◆ **TASK BRIEF**: Give again only those lines from the start of the entries through the line holding "by 0.0028 ns", leaving them as they are.
################
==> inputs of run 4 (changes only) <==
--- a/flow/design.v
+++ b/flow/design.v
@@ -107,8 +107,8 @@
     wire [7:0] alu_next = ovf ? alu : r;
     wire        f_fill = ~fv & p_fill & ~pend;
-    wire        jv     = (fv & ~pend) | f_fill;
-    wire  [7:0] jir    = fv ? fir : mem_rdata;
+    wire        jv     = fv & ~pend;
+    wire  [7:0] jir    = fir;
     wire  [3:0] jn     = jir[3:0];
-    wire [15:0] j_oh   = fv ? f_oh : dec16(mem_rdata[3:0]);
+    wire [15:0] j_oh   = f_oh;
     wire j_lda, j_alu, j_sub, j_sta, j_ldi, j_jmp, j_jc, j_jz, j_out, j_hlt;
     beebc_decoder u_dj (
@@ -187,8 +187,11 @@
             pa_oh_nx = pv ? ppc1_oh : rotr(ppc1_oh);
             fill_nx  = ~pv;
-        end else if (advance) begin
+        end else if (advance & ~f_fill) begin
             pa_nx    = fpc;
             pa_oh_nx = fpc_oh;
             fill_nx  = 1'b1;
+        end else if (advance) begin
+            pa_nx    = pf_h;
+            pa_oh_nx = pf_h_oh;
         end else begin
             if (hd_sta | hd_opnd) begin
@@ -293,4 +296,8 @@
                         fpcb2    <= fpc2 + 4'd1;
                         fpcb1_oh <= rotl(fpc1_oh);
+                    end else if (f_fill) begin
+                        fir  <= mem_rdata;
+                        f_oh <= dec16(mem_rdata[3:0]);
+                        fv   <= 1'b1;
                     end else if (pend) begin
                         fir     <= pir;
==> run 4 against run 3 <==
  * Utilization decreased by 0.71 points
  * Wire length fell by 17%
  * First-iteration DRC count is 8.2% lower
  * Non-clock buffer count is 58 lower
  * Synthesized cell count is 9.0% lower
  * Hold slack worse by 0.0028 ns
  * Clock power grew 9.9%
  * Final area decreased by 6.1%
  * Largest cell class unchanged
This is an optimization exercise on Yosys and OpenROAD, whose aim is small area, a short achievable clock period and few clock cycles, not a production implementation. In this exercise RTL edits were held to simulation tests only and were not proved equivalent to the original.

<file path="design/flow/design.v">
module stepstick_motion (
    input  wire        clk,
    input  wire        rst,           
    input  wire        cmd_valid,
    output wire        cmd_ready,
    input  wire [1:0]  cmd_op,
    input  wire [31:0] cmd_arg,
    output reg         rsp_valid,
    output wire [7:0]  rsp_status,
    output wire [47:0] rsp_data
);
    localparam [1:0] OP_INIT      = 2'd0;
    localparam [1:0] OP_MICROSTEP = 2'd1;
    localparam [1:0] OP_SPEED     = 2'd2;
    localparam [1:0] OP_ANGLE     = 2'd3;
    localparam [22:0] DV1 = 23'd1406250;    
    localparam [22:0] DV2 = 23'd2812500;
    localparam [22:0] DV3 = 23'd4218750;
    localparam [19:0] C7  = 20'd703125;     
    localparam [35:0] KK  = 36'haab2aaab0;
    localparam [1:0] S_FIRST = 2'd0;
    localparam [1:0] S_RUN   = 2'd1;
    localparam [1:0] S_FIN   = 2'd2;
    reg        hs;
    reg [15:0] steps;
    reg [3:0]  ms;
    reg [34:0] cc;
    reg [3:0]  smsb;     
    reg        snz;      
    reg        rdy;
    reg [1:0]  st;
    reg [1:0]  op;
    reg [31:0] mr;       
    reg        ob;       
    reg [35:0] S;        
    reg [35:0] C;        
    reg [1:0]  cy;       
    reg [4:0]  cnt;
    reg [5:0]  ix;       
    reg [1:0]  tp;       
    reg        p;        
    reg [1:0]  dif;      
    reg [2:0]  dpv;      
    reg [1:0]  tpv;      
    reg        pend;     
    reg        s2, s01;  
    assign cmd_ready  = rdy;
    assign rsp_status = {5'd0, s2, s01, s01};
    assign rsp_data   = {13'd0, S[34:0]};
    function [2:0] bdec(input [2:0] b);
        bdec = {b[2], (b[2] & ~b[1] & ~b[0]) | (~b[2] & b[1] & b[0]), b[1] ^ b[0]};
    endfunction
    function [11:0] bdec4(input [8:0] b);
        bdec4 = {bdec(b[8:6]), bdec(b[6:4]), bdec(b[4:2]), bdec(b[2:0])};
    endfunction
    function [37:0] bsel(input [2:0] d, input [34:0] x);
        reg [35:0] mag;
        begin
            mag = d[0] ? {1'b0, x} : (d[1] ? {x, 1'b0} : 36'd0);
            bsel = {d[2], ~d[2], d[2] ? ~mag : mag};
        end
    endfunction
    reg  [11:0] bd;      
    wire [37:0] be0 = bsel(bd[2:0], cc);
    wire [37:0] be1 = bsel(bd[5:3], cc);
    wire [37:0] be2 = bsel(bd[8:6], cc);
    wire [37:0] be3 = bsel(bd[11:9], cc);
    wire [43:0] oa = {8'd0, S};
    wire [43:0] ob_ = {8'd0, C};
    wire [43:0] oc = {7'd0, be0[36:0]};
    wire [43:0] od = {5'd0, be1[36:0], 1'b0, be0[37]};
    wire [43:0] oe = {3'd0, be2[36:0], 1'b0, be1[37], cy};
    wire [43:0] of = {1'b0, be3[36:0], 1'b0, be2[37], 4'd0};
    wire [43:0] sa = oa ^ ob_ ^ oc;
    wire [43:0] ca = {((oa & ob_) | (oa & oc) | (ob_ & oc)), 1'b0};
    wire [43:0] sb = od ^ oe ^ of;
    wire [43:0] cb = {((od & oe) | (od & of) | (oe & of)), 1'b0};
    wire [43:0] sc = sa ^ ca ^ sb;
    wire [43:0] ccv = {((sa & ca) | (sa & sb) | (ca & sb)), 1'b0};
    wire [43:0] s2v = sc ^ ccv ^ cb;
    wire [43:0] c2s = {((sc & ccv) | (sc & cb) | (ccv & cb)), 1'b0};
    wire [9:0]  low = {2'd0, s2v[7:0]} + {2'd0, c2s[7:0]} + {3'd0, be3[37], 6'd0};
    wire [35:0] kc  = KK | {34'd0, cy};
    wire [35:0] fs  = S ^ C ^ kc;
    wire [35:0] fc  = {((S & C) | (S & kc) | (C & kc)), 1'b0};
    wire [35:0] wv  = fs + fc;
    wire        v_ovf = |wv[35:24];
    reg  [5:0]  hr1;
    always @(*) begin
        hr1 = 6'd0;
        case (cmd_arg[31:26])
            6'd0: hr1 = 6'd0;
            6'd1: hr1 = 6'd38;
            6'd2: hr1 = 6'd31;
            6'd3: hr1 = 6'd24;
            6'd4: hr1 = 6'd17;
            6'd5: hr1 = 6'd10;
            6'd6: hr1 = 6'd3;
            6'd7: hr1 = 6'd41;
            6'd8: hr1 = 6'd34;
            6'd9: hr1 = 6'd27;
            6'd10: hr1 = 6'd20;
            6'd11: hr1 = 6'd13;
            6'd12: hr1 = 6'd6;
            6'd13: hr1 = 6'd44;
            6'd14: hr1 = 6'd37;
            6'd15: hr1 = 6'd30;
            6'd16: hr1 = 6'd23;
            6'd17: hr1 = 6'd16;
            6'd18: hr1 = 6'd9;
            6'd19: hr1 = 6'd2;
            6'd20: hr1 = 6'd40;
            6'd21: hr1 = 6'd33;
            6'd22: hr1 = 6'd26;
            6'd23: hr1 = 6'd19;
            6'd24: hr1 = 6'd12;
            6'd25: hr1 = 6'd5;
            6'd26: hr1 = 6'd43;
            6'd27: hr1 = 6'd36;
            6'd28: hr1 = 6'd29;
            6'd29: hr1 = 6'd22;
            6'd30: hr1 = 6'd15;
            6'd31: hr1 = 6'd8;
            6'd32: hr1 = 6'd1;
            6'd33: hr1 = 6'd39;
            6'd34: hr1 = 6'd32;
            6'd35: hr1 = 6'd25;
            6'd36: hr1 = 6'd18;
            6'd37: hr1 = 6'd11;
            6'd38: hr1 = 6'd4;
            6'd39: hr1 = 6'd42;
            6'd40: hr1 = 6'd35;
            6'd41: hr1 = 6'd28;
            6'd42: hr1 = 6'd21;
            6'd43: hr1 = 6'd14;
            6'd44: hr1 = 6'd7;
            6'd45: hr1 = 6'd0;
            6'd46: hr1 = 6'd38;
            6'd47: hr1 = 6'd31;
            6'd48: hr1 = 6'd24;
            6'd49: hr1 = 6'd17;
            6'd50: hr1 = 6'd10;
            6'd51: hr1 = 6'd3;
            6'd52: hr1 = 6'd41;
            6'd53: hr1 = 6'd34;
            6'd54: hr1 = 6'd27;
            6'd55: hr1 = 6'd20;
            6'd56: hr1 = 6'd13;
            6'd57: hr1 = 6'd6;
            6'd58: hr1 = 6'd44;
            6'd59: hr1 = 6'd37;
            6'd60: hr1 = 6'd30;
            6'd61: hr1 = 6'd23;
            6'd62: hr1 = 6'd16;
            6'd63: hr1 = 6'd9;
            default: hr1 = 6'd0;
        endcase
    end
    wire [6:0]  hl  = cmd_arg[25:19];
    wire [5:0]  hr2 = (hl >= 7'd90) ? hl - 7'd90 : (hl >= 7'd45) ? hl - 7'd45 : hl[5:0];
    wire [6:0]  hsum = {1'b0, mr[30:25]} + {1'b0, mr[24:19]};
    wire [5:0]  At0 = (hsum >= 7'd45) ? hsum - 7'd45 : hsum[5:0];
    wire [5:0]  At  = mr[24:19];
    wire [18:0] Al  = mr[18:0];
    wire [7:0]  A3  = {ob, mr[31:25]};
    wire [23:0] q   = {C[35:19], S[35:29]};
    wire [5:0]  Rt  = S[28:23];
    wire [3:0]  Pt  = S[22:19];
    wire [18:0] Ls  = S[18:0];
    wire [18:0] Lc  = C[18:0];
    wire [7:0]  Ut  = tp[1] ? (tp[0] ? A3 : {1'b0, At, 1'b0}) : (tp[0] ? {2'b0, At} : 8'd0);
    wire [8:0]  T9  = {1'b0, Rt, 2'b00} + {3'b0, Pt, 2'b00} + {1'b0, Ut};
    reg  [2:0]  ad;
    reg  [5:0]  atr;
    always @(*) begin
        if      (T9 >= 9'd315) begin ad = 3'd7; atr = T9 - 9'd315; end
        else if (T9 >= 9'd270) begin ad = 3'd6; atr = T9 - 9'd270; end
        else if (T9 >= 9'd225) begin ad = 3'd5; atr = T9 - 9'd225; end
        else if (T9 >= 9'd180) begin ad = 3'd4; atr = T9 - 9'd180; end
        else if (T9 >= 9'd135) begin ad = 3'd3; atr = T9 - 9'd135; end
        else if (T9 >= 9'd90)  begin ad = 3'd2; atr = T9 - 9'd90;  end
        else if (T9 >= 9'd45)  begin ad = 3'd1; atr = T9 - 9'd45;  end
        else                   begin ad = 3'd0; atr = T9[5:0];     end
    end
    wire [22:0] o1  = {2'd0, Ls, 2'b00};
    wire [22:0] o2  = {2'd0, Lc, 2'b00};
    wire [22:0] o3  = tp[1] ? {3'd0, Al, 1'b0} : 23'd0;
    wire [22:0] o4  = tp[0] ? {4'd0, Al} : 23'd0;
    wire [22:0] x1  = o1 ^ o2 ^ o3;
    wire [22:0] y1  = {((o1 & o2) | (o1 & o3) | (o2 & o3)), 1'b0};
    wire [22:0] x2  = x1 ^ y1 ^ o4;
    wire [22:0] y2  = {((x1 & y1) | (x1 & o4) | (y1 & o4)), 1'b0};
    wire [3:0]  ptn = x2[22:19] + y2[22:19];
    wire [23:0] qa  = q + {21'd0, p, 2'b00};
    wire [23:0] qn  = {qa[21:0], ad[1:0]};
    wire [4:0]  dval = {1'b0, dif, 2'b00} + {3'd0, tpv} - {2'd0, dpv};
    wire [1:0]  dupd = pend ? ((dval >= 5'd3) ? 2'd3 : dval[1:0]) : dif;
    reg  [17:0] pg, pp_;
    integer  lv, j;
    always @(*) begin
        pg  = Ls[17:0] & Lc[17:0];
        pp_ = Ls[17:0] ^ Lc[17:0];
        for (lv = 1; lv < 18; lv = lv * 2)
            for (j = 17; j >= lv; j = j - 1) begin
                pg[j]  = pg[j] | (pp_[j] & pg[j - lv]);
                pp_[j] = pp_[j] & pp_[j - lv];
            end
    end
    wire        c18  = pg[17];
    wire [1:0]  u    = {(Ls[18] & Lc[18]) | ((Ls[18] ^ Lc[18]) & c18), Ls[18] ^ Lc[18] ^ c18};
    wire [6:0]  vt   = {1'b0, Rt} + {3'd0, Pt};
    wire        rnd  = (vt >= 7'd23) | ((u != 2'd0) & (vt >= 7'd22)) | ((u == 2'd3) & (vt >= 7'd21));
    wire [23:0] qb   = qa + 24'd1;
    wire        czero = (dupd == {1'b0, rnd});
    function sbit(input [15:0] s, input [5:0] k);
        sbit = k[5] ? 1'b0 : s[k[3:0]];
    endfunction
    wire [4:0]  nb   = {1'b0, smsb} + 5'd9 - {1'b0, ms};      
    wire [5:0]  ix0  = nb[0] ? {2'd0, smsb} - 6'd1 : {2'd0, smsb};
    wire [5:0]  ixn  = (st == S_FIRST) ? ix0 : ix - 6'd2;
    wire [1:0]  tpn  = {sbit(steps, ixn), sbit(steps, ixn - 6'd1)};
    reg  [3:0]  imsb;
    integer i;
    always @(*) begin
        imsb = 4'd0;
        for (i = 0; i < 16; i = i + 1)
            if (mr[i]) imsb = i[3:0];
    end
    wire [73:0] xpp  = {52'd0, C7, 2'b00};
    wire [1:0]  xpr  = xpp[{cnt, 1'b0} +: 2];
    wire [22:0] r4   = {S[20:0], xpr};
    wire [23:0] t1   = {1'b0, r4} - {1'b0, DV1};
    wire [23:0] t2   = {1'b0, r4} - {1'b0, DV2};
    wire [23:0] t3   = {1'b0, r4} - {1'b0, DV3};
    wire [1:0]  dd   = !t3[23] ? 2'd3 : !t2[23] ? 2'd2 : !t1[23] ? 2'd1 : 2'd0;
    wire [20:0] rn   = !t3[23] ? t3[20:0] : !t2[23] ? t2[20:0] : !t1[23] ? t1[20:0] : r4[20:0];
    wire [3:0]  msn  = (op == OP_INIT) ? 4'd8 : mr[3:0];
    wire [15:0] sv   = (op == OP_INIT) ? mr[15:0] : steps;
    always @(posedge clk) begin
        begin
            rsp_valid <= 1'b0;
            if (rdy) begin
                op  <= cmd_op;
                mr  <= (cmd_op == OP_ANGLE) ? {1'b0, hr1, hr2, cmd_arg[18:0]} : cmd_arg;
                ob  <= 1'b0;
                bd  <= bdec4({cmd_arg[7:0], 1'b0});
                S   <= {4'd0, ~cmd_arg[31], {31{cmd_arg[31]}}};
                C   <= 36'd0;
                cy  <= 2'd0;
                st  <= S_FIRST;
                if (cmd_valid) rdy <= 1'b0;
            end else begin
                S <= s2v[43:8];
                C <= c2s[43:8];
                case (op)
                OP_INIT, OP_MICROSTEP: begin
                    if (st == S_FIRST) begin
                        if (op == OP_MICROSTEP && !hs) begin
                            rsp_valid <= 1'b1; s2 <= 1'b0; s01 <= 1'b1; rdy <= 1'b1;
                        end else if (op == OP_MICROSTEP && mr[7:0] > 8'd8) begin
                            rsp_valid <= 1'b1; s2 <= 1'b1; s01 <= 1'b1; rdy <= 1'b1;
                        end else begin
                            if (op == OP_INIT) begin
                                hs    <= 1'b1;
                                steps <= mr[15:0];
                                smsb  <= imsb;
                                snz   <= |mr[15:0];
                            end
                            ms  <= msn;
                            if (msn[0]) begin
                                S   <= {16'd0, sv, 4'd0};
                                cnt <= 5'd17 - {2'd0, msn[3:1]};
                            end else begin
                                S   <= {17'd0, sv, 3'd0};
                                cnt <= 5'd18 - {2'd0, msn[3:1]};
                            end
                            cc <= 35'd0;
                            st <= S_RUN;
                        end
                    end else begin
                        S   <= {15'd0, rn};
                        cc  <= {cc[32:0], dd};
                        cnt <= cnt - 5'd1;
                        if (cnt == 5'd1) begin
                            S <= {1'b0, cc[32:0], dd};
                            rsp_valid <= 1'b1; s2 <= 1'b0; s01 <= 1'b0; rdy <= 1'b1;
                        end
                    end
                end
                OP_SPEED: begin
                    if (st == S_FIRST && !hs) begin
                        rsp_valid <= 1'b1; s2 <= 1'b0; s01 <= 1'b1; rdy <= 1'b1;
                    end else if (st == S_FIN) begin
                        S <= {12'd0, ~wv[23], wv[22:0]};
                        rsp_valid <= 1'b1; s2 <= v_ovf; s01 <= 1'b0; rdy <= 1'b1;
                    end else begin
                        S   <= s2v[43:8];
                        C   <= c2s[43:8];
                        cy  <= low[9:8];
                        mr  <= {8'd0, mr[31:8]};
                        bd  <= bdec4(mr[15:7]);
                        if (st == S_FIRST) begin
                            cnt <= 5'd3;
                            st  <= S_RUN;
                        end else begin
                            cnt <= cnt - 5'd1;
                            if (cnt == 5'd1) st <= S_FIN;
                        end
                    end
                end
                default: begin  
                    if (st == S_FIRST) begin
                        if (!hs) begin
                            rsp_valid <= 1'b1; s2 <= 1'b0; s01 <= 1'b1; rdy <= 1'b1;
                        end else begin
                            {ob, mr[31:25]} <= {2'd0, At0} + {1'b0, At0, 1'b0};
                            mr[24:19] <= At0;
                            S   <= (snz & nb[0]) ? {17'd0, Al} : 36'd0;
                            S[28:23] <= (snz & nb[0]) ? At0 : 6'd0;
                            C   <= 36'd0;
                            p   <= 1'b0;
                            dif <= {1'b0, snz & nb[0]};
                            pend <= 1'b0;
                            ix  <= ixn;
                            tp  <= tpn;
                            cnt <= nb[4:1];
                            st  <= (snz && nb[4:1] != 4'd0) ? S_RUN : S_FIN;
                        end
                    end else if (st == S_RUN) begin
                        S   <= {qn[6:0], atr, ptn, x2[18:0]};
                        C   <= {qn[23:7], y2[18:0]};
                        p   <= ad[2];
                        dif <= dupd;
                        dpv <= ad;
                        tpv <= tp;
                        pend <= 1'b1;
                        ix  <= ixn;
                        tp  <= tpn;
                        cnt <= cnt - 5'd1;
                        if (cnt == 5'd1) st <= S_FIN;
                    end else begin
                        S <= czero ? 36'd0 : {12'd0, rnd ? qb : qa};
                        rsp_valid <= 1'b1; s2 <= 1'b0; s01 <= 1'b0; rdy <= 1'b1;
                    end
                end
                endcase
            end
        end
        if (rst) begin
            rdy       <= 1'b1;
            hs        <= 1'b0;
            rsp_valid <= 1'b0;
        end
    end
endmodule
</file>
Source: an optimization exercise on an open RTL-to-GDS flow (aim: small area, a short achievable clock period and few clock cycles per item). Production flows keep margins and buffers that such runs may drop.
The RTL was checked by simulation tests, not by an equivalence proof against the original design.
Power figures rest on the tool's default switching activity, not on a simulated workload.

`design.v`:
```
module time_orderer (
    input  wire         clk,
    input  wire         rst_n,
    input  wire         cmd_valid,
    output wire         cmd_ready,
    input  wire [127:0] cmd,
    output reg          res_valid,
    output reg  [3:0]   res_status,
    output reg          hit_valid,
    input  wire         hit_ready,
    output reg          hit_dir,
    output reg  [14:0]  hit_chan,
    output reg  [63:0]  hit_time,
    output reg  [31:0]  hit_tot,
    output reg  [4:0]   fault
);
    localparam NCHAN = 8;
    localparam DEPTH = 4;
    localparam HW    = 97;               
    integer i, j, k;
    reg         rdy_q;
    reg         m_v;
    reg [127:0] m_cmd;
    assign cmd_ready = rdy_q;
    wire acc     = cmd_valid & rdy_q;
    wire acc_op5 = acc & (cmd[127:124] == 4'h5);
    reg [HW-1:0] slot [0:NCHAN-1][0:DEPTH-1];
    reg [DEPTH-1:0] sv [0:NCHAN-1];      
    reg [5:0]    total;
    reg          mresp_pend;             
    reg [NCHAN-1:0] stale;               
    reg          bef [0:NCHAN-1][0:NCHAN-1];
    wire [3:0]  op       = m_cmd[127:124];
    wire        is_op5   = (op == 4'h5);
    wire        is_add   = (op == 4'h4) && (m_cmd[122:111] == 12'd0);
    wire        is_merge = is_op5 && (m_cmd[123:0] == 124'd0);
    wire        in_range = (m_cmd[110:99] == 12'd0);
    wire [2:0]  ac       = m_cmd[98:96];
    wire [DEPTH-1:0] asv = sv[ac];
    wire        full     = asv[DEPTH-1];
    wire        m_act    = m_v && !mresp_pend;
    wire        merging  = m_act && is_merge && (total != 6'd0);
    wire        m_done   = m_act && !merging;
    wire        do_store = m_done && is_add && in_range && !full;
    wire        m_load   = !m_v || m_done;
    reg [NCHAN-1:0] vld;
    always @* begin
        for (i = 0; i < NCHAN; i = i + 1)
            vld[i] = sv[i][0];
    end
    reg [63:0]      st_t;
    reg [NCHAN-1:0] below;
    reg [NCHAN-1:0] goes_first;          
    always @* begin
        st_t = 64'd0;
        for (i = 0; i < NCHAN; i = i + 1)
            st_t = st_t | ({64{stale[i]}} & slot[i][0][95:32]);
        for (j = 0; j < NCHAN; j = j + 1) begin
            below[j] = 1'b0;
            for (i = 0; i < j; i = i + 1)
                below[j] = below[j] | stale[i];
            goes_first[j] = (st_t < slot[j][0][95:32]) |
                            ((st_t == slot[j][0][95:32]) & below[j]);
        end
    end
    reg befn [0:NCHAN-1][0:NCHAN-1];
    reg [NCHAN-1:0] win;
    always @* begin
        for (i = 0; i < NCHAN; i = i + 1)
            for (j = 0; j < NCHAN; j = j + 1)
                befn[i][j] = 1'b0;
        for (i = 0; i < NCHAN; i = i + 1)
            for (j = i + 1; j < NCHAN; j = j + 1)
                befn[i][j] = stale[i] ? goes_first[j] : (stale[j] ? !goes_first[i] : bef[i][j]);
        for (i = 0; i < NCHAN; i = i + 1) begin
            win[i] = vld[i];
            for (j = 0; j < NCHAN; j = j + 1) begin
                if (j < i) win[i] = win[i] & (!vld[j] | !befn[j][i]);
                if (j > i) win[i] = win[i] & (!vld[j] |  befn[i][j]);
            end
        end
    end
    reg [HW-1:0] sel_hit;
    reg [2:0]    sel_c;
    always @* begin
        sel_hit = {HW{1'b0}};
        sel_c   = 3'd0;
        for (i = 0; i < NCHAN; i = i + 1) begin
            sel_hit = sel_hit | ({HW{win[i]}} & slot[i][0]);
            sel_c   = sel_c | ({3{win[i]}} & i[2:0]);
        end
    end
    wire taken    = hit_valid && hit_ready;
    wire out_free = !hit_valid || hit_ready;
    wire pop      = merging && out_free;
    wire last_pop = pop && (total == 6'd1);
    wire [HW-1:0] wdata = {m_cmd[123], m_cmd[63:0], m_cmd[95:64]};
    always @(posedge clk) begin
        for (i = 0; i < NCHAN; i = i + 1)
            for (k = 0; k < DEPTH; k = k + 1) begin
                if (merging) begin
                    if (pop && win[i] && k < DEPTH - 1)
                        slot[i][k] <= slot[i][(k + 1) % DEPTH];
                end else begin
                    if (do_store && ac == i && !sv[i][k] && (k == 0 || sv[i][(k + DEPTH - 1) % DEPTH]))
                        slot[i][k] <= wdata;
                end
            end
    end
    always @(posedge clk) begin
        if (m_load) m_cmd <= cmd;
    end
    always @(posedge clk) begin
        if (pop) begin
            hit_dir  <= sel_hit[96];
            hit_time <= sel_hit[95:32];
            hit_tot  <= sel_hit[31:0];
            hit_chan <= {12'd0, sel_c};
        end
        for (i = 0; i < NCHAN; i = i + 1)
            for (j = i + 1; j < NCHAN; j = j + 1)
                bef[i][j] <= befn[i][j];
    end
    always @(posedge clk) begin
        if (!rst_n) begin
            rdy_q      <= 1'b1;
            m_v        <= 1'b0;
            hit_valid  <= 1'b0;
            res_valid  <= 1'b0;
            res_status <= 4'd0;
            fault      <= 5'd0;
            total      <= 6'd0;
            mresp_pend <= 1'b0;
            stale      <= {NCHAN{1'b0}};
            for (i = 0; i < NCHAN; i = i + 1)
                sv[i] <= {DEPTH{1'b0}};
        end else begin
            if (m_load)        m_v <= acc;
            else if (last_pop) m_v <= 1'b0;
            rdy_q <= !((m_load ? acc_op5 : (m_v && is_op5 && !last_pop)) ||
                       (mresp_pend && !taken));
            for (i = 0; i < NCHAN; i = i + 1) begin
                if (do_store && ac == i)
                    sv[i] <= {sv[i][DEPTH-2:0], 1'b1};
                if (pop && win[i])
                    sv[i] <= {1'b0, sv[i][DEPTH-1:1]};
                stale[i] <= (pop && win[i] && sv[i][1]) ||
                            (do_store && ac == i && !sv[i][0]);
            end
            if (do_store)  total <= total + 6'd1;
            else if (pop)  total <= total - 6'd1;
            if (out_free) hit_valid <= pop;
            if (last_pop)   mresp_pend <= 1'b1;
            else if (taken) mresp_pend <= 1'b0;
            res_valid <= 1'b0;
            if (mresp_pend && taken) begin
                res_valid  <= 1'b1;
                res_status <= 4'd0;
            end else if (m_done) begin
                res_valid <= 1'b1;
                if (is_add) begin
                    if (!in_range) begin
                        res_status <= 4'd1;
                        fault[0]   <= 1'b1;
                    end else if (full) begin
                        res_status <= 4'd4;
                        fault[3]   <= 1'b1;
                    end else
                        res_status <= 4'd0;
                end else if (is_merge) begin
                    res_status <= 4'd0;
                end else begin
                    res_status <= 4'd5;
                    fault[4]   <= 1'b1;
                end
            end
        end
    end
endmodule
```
################
◆ **OUTPUT**:
==> inputs of run 4 (changes only) <==
--- a/flow/design.v
+++ b/flow/design.v
@@ -107,8 +107,8 @@
     wire [7:0] alu_next = ovf ? alu : r;
     wire        f_fill = ~fv & p_fill & ~pend;
-    wire        jv     = (fv & ~pend) | f_fill;
-    wire  [7:0] jir    = fv ? fir : mem_rdata;
+    wire        jv     = fv & ~pend;
+    wire  [7:0] jir    = fir;
     wire  [3:0] jn     = jir[3:0];
-    wire [15:0] j_oh   = fv ? f_oh : dec16(mem_rdata[3:0]);
+    wire [15:0] j_oh   = f_oh;
     wire j_lda, j_alu, j_sub, j_sta, j_ldi, j_jmp, j_jc, j_jz, j_out, j_hlt;
     beebc_decoder u_dj (
@@ -187,8 +187,11 @@
             pa_oh_nx = pv ? ppc1_oh : rotr(ppc1_oh);
             fill_nx  = ~pv;
-        end else if (advance) begin
+        end else if (advance & ~f_fill) begin
             pa_nx    = fpc;
             pa_oh_nx = fpc_oh;
             fill_nx  = 1'b1;
+        end else if (advance) begin
+            pa_nx    = pf_h;
+            pa_oh_nx = pf_h_oh;
         end else begin
             if (hd_sta | hd_opnd) begin
@@ -293,4 +296,8 @@
                         fpcb2    <= fpc2 + 4'd1;
                         fpcb1_oh <= rotl(fpc1_oh);
+                    end else if (f_fill) begin
+                        fir  <= mem_rdata;
+                        f_oh <= dec16(mem_rdata[3:0]);
+                        fv   <= 1'b1;
                     end else if (pend) begin
                         fir     <= pir;
==> run 4 against run 3 <==
  * Utilization decreased by 0.71 points
  * Wire length fell by 17%
  * First-iteration DRC count is 8.2% lower
  * Non-clock buffer count is 58 lower
  * Synthesized cell count is 9.0% lower
  * Hold slack worse by 0.0028 ns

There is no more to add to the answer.